Pero no es solo cuidar como tesoros a mis libros lo que me lleva a
plantearme si tengo alguna disfunción mental. Como dije, son varias las
bibliotecas que hay en mi casa —seis— y si me piden que encuentre un libro, lo
hago en un abrir y cerrar de ojos porque los tengo muy bien acomodados. No solo
por países, sino también por autores, por abecedario. En el comedor tengo dos
bibliotecas: una antigua, con dos puertas vidriadas, en la que se alojan todos
los autores argentinos. Y al igual que lo que pasa en las otras cinco, los
estantes ya no son suficientes para apretujar los libros paraditos, uno al lado
del otro, sino que sobre los mismos ya se acomodaron una buena cantidad de
manera horizontal que no encontraron su lugar por haber llegado últimos. A su lado,
una más precaria y sin puertas, aloja a los autores latinoamericanos. Estos
están acomodados por países y, a su vez, por abecedario. En el pasillo que
comunica el living con la cocina, una gran repisa antigua pintada de blanco
guarda entre sus estantes todos los libros con algo especial: antiguos
—algunos del siglo XIX-, con tapa dura, o de cuero, obras completas en edición de lujo... O sea, esta repisa además de albergar palabras de otros, cumple una
función decorativa, “para la vista”. Vamos a la cuarta biblioteca: está al lado
de mi escritorio de trabajo. En ella se alojan dos grandes enciclopedias, la “Historia
de la Literatura Argentina” de Ricardo Rojas, y la colección de tapas duras y
color celeste de la historia mundial de la literatura en nueve tomos del Centro
Editor de América Latina. Con ambas enciclopedias conviven cientos de discos
compactos de rock argentino y varios libros sobre historia del rock nacional.

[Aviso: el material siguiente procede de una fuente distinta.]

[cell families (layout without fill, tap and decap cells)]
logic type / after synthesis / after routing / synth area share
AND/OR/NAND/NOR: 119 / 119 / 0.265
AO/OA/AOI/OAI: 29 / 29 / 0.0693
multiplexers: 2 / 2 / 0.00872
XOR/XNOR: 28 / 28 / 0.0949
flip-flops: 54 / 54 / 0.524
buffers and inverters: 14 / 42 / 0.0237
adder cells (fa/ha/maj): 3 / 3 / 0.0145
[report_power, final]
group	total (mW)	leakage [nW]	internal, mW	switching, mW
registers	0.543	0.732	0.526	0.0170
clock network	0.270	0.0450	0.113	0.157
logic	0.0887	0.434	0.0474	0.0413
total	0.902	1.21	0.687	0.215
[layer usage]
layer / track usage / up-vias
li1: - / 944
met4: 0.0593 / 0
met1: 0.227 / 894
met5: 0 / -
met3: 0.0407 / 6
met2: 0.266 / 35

También hay en esta biblioteca varios libros de texto: Lengua, Literatura, Gramática,
Ortografía, diccionarios… Y las dos restantes bibliotecas que hay en mi casa están —por una cuestión de espacio y para evitar mi expulsión del hogar— en el
garaje. Allí conviven los autores españoles, italianos, franceses, alemanes, rusos,
austríacos, estadounidenses y de demás partes del mundo.
Los libros que tengo, como dije, son muchos y puedo asegurar que si bien no los leí a
todos —no me faltan tantos—, sí a todos los que leí los tengo. Aquí está el
motivo que me llevó a escribir esto: Ana me prestó un libro. Lo leí y me
gustó, tal como ella me lo había pronosticado. Por lo tanto, es hora de
devolverlo. Y como considero que cuando uno lee un libro lo hace suyo y esa
historia pasa a ser parte de su propia vida, me cuesta desprenderme del mismo. Porque
me gusta verlo ahí, en la biblioteca, al lado de tantos otros, como una forma
de recordar por qué otros mundos anduve dando vueltas. ¿Qué libro es? No hace a
esta cuestión. Lo importante es que nunca pensé en no devolverle el libro a
Ana. Así que una vez que lo terminé de leer, fui a la librería y me lo compré.
Me atrevo a decir: uno de tus textos que más me gustó, Sergio. Hermosa si esta descripción se corresponde con la realidad. Un abrazo!
ResponderEliminar¡Gracias, Lean! Realidad pura, nada inventado. ¡Hasta la foto es verdadera! La biblioteca de autores argentinos...
EliminarHermoso y sensible. Generoso como el dueño de esas bibliotecas! Si los libros no circulan, están muertos. Que la propiedad privada no nos prive de compartir. Y linda linda la foto che
ResponderEliminarGracias, Ana, por el préstamo y tú bondad sin límite. Seguro que tienen que circular! Y en eso andamos....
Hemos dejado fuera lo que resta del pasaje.